TASK TO COMPLETE: Using the data that follows, return exactly the lines from the one that contains "detailed placement: reg_wdata[21]" through the one that contains "finish: reg_wdata[24] /", ends included.
================================
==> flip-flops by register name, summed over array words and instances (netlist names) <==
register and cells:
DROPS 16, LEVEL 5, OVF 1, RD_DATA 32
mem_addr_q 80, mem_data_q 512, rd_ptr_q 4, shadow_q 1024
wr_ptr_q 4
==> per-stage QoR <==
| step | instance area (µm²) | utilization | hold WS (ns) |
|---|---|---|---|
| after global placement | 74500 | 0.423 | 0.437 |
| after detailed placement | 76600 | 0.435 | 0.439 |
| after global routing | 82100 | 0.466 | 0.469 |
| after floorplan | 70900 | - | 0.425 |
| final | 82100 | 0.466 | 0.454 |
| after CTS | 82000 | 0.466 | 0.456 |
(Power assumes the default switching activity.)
[config.mk]
export PLATFORM = sky130hd
export DESIGN_NAME = sound_sequencer_flat
export DESIGN_NICKNAME = d
export VERILOG_FILES = /design/src/rtl/sound_sequencer_if.sv /design/src/rtl/sound_sequencer.sv /design/src/flat_wrapper.sv
export SDC_FILE = /design/constraint.sdc
export NUM_CORES = 1
export LEC_CHECK = 0
export BUFFER_PORTS_ARGS = -buffer_cell sky130_fd_sc_hd__clkbuf_2
export CORE_MARGIN = 2
export CORE_UTILIZATION = 45
export CTS_BUF_LIST = sky130_fd_sc_hd__clkbuf_4 sky130_fd_sc_hd__clkbuf_8
export CTS_CLUSTER_SIZE = 28
export DETAILED_ROUTE_END_ITERATION = 16
export PLACE_DENSITY_LB_ADDON = 0.12
export SLEW_MARGIN = 15
export SYNTH_ARGS = -nofsm -noshare
export SYNTH_HDL_FRONTEND = slang
export SYNTH_SLANG_ARGS = --single-unit
[constraint.sdc]
create_clock -name clk -period 2.53 [get_ports clk]
set_clock_uncertainty 0.2 [all_clocks]
set_input_delay 0.1265 -clock clk [delete_from_list [all_inputs] [get_ports clk]]
set_output_delay 0.1265 -clock clk [all_outputs]
set_load 0.02 [all_outputs]
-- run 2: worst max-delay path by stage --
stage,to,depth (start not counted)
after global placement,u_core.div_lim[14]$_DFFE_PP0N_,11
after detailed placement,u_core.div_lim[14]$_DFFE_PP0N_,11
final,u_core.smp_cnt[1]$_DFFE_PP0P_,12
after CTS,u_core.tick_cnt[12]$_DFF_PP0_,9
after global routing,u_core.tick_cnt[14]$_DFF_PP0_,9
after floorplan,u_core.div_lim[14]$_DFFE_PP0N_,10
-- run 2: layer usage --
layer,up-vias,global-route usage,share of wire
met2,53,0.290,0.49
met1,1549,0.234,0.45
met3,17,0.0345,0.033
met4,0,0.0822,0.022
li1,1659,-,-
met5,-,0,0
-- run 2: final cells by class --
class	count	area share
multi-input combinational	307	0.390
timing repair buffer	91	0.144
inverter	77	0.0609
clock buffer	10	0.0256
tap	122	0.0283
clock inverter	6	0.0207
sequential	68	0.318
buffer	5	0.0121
$ cat config.mk
export PLATFORM = sky130hd
export DESIGN_NAME = bist_session_sequencer
export DESIGN_NICKNAME = d
export VERILOG_FILES = /design/src/rtl/bist_session_sequencer.sv
export SDC_FILE = /design/constraint.sdc
export NUM_CORES = 1
export LEC_CHECK = 0
export ABC_AREA = 1
export CORE_MARGIN = 2
export CORE_UTILIZATION = 40
export DETAILED_ROUTE_END_ITERATION = 8
export PLACE_DENSITY_LB_ADDON = 0.12
export SLEW_MARGIN = 30
export SYNTH_ARGS = -nofsm -noshare
export SYNTH_HDL_FRONTEND = slang
export SYNTH_SLANG_ARGS = --single-unit
export TNS_END_PERCENT = 5
$ cat constraint.sdc
create_clock -name clk -period 1.6 [get_ports clk]
set_clock_uncertainty 0.05 [all_clocks]
set_input_delay 0.24 -clock clk [delete_from_list [all_inputs] [get_ports clk]]
set_output_delay 0.24 -clock clk [all_outputs]
set_load 0.02 [all_outputs]
$ cat src/rtl/bist_session_sequencer.sv
// Multi-session BIST campaign sequencer: launches one controller session per seed index,
// checks each MISR signature against its golden value and aggregates a per-session fail mask.
module bist_session_sequencer #(
  parameter int                     NSESS   = 4,
  parameter int                     SIG_W   = 16,
  parameter logic [NSESS*SIG_W-1:0] GOLDEN  = '0,
  parameter int                     TIMEOUT = 1023,
  parameter int                     IDX_W   = 2
) (
  input  logic             clk,
  input  logic             reset,
  input  logic             start,
  output logic             bist_start,
  input  logic             bist_finish,
  input  logic [SIG_W-1:0] misr_sig,
  output logic [IDX_W-1:0] sess_idx,
  output logic             busy,
  output logic             done,
  output logic             pass,
  output logic [NSESS-1:0] fail_mask,
  output logic             timeout_err
);

  localparam int               CNT_W     = (TIMEOUT < 1) ? 1 : $clog2(TIMEOUT + 1);
  localparam logic [CNT_W-1:0] TIMEOUT_C = CNT_W'(TIMEOUT);
  localparam logic [IDX_W-1:0] LAST_IDX  = IDX_W'(NSESS - 1);

  typedef enum logic [2:0] {
    S_IDLE   = 3'd0,
    S_LAUNCH = 3'd1,
    S_WAIT   = 3'd2,
    S_CHECK  = 3'd3,
    S_GAP    = 3'd4,
    S_DONE   = 3'd5
  } state_t;

  state_t           state_q, state_d;
  logic [IDX_W-1:0] sess_idx_q, sess_idx_d;
  logic [CNT_W-1:0] cnt_q, cnt_d;
  logic [SIG_W-1:0] sig_q, sig_d;
  logic [NSESS-1:0] fail_mask_q, fail_mask_d;
  logic             timeout_err_q, timeout_err_d;

  function automatic logic [SIG_W-1:0] golden_sig(input logic [IDX_W-1:0] idx);
    logic [SIG_W-1:0] g;
    g = '0;
    for (int i = 0; i < NSESS; i++) begin
      g = (idx == IDX_W'(i)) ? GOLDEN[i*SIG_W +: SIG_W] : g;
    end
    return g;
  endfunction

  function automatic logic [NSESS-1:0] sess_onehot(input logic [IDX_W-1:0] idx);
    logic [NSESS-1:0] m;
    m = '0;
    for (int i = 0; i < NSESS; i++) begin
      m[i] = (idx == IDX_W'(i)) ? 1'b1 : 1'b0;
    end
    return m;
  endfunction

  // Next-state and datapath updates for the campaign sequencer.
  always_comb begin
    state_d       = state_q;
    sess_idx_d    = sess_idx_q;
    cnt_d         = cnt_q;
    sig_d         = sig_q;
    fail_mask_d   = fail_mask_q;
    timeout_err_d = timeout_err_q;
    case (state_q)
      S_IDLE, S_DONE: begin
        if (start) begin
          state_d       = S_LAUNCH;
          fail_mask_d   = '0;
          timeout_err_d = 1'b0;
          sess_idx_d    = '0;
        end else begin
          state_d = state_q;
        end
      end
      S_LAUNCH: begin
        cnt_d   = '0;
        state_d = S_WAIT;
      end
      S_WAIT: begin
        cnt_d = cnt_q + CNT_W'(1);
        // A finish arriving on the timeout cycle still counts as a completed session.
        if (bist_finish) begin
          sig_d   = misr_sig;
          state_d = S_CHECK;
        end else if (cnt_q == TIMEOUT_C) begin
          fail_mask_d   = fail_mask_q | sess_onehot(sess_idx_q);
          timeout_err_d = 1'b1;
          state_d       = S_DONE;
        end else begin
          state_d = S_WAIT;
        end
      end
      S_CHECK: begin
        if (sig_q != golden_sig(sess_idx_q)) begin
          fail_mask_d = fail_mask_q | sess_onehot(sess_idx_q);
        end else begin
          fail_mask_d = fail_mask_q;
        end
        if (sess_idx_q == LAST_IDX) begin
          state_d = S_DONE;
        end else begin
          state_d = S_GAP;
        end
      end
      S_GAP: begin
        sess_idx_d = sess_idx_q + IDX_W'(1);
        state_d    = S_LAUNCH;
      end
      default: begin
        state_d = S_IDLE;
      end
    endcase
  end

  // State and result registers with synchronous reset.
  always_ff @(posedge clk) begin
    if (reset) begin
      state_q       <= S_IDLE;
      sess_idx_q    <= '0;
      cnt_q         <= '0;
      sig_q         <= '0;
      fail_mask_q   <= '0;
      timeout_err_q <= 1'b0;
    end else begin
      state_q       <= state_d;
      sess_idx_q    <= sess_idx_d;
      cnt_q         <= cnt_d;
      sig_q         <= sig_d;
      fail_mask_q   <= fail_mask_d;
      timeout_err_q <= timeout_err_d;
    end
  end

  assign bist_start  = (state_q == S_LAUNCH);
  assign busy        = (state_q == S_LAUNCH) || (state_q == S_WAIT) ||
                       (state_q == S_CHECK)  || (state_q == S_GAP);
  assign done        = (state_q == S_DONE);
  assign pass        = done && (fail_mask_q == '0) && !timeout_err_q;
  assign sess_idx    = sess_idx_q;
  assign fail_mask   = fail_mask_q;
  assign timeout_err = timeout_err_q;

endmodule
===== config.mk =====
export PLATFORM = sky130hd
export DESIGN_NAME = uart_rx_fifo
export DESIGN_NICKNAME = d
export VERILOG_FILES = /design/src/rtl/uart_rx_fifo.sv
export SDC_FILE = /design/constraint.sdc
export NUM_CORES = 1
export LEC_CHECK = 0
export CORE_ASPECT_RATIO = 0.6
export CORE_MARGIN = 1.5
export CORE_UTILIZATION = 41
export DETAILED_ROUTE_END_ITERATION = 10
export PLACE_DENSITY = 0.62
export REMOVE_ABC_BUFFERS = 1
export SLEW_MARGIN = 20
export SYNTH_ARGS = -nofsm -noshare
export SYNTH_HDL_FRONTEND = slang
export SYNTH_SLANG_ARGS = --single-unit

===== constraint.sdc =====
create_clock -name clk -period 5.15 [get_ports clk]
set_input_delay 1.03 -clock clk [delete_from_list [all_inputs] [get_ports clk]]
set_output_delay 1.03 -clock clk [all_outputs]
set_load 0.1 [all_outputs]
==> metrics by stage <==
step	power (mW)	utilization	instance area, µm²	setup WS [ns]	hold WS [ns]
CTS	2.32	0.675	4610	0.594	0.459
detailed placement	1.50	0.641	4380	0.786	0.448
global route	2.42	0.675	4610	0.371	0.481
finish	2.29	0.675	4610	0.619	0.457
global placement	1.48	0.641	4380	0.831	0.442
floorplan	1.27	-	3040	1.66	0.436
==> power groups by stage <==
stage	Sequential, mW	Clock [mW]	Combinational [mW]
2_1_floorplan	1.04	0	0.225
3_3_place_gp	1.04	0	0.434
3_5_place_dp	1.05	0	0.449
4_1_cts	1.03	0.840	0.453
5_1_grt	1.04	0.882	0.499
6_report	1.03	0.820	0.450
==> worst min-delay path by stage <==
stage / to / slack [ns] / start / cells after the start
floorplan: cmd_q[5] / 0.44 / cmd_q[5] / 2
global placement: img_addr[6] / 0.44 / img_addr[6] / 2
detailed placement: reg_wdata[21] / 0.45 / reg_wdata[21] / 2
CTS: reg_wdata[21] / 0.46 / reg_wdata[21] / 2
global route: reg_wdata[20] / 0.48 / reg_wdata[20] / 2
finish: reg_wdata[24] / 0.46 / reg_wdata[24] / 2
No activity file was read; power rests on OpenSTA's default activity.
===== config.mk =====
export PLATFORM = sky130hd
export DESIGN_NAME = ibex_instr_aligner
export DESIGN_NICKNAME = d
export VERILOG_FILES = /design/src/rtl/ibex_fetch_pkg.sv /design/src/rtl/ibex_instr_aligner.sv
export SDC_FILE = /design/constraint.sdc
export NUM_CORES = 1
export LEC_CHECK = 0
export CAP_MARGIN = 20
export CORE_MARGIN = 1.5
export CORE_UTILIZATION = 30
export CTS_CLUSTER_DIAMETER = 30
export CTS_CLUSTER_SIZE = 40
export DETAILED_ROUTE_END_ITERATION = 16
export GPL_TIMING_DRIVEN = 0
export PLACE_DENSITY_LB_ADDON = 0.1
export SLEW_MARGIN = 40
export SYNTH_ARGS = -nofsm -noshare
export SYNTH_HDL_FRONTEND = slang
export SYNTH_SLANG_ARGS = --single-unit

===== constraint.sdc =====
create_clock -name clk_i -period 5.09 [get_ports clk_i]
set_input_delay 1.527 -clock clk_i [delete_from_list [all_inputs] [get_ports clk_i]]
set_output_delay 1.527 -clock clk_i [all_outputs]
set_load 0.005 [all_outputs]

===== src/rtl/ibex_fetch_pkg.sv =====
// rtl/ibex_fetch_pkg.sv - shared fetch-side types and helpers for the IF stage
package ibex_fetch_pkg;

    localparam int HALF_W = 16;

    typedef struct packed {
        logic [31:0] instr;
        logic [31:0] pc;
        logic        is_compressed;
        logic        err;
    } fetch_instr_t;

    function automatic logic is_compressed(input logic [HALF_W-1:0] half);
        return half[1:0] != 2'b11;
    endfunction

endpackage


===== src/rtl/ibex_instr_aligner.sv =====
// rtl/ibex_instr_aligner.sv - splits/joins 32-bit fetch words into RV32IC instructions
module ibex_instr_aligner
    import ibex_fetch_pkg::*;
#(
    parameter bit ResetAll = 1'b0
) (
    input  logic        clk_i,
    input  logic        rst_ni,
    input  logic        flush_i,
    input  logic        in_valid_i,
    output logic        in_ready_o,
    input  logic [31:0] in_rdata_i,
    input  logic [31:0] in_addr_i,
    input  logic        in_err_i,
    input  logic        in_err_plus2_i,
    output logic        out_valid_o,
    input  logic        out_ready_i,
    output logic [31:0] out_instr_o,
    output logic [31:0] out_pc_o,
    output logic        out_is_compressed_o,
    output logic        out_err_o
);

    logic              hold_valid_q;
    logic [HALF_W-1:0] hold_half_q;
    logic [31:0]       hold_pc_q;
    logic              hold_err_q;

    logic [HALF_W-1:0] in_lo;
    logic [HALF_W-1:0] in_hi;
    fetch_instr_t      out_d;
    logic              out_valid;
    logic              in_ready;
    logic              hold_load;
    logic              hold_clear;
    logic [HALF_W-1:0] load_half;
    logic [31:0]       load_pc;
    logic              load_err;

    assign in_lo = in_rdata_i[15:0];
    assign in_hi = in_rdata_i[31:16];

    always_comb begin
        out_d      = '0;
        out_valid  = 1'b0;
        in_ready   = 1'b0;
        hold_load  = 1'b0;
        hold_clear = 1'b0;
        load_half  = '0;
        load_pc    = '0;
        load_err   = 1'b0;
        if (flush_i) begin
            // Drain the stale head word and forget any residual half.
            in_ready   = 1'b1;
            hold_clear = 1'b1;
        end else if (hold_valid_q) begin
            if (is_compressed(hold_half_q) || hold_err_q) begin
                // An erroring hold never waits on the next word.
                out_d.instr         = {16'b0, hold_half_q};
                out_d.pc            = hold_pc_q;
                out_d.is_compressed = 1'b1;
                out_d.err           = hold_err_q;
                out_valid           = 1'b1;
                hold_clear          = out_ready_i;
            end else begin
                out_d.instr = {in_lo, hold_half_q};
                out_d.pc    = hold_pc_q;
                out_d.err   = hold_err_q | in_err_i | in_err_plus2_i;
                out_valid   = in_valid_i;
                if (in_valid_i && out_ready_i) begin
                    in_ready  = 1'b1;
                    hold_load = 1'b1;
                    load_half = in_hi;
                    load_pc   = hold_pc_q + 32'd4;
                    load_err  = in_err_i;
                end
            end
        end else if (!in_addr_i[1]) begin
            out_d.pc  = in_addr_i;
            out_d.err = in_err_i;
            out_valid = in_valid_i;
            if (is_compressed(in_lo)) begin
                out_d.instr         = {16'b0, in_lo};
                out_d.is_compressed = 1'b1;
                if (in_valid_i && out_ready_i) begin
                    in_ready  = 1'b1;
                    hold_load = 1'b1;
                    load_half = in_hi;
                    load_pc   = in_addr_i + 32'd2;
                    load_err  = in_err_i;
                end
            end else begin
                out_d.instr = in_rdata_i;
                in_ready    = in_valid_i && out_ready_i;
            end
        end else begin
            out_d.instr = {16'b0, in_hi};
            out_d.pc    = in_addr_i;
            out_d.err   = in_err_i;
            if (is_compressed(in_hi)) begin
                out_d.is_compressed = 1'b1;
                out_valid           = in_valid_i;
                in_ready            = in_valid_i && out_ready_i;
            end else begin
                // Upper half starts a 32-bit instruction: park it, fetch the rest.
                in_ready  = 1'b1;
                hold_load = in_valid_i;
                load_half = in_hi;
                load_pc   = in_addr_i;
                load_err  = in_err_i;
            end
        end
    end

    always_ff @(posedge clk_i) begin
        if (!rst_ni) begin
            hold_valid_q <= 1'b0;
            hold_err_q   <= 1'b0;
        end else if (hold_load) begin
            hold_valid_q <= 1'b1;
            hold_err_q   <= load_err;
        end else if (hold_clear) begin
            hold_valid_q <= 1'b0;
        end
    end

    always_ff @(posedge clk_i) begin
        if (!rst_ni && ResetAll) begin
            hold_half_q <= '0;
            hold_pc_q   <= '0;
        end else if (rst_ni && hold_load) begin
            hold_half_q <= load_half;
            hold_pc_q   <= load_pc;
        end
    end

    assign out_valid_o         = rst_ni & out_valid;
    assign in_ready_o          = rst_ni & in_ready;
    assign out_instr_o         = out_d.instr;
    assign out_pc_o            = out_d.pc;
    assign out_is_compressed_o = out_d.is_compressed;
    assign out_err_o           = out_d.err;

endmodule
================================
SOLUTION TO THIS EXERCISE:
detailed placement: reg_wdata[21] / 0.45 / reg_wdata[21] / 2
CTS: reg_wdata[21] / 0.46 / reg_wdata[21] / 2
global route: reg_wdata[20] / 0.48 / reg_wdata[20] / 2
finish: reg_wdata[24] / 0.46 / reg_wdata[24] / 2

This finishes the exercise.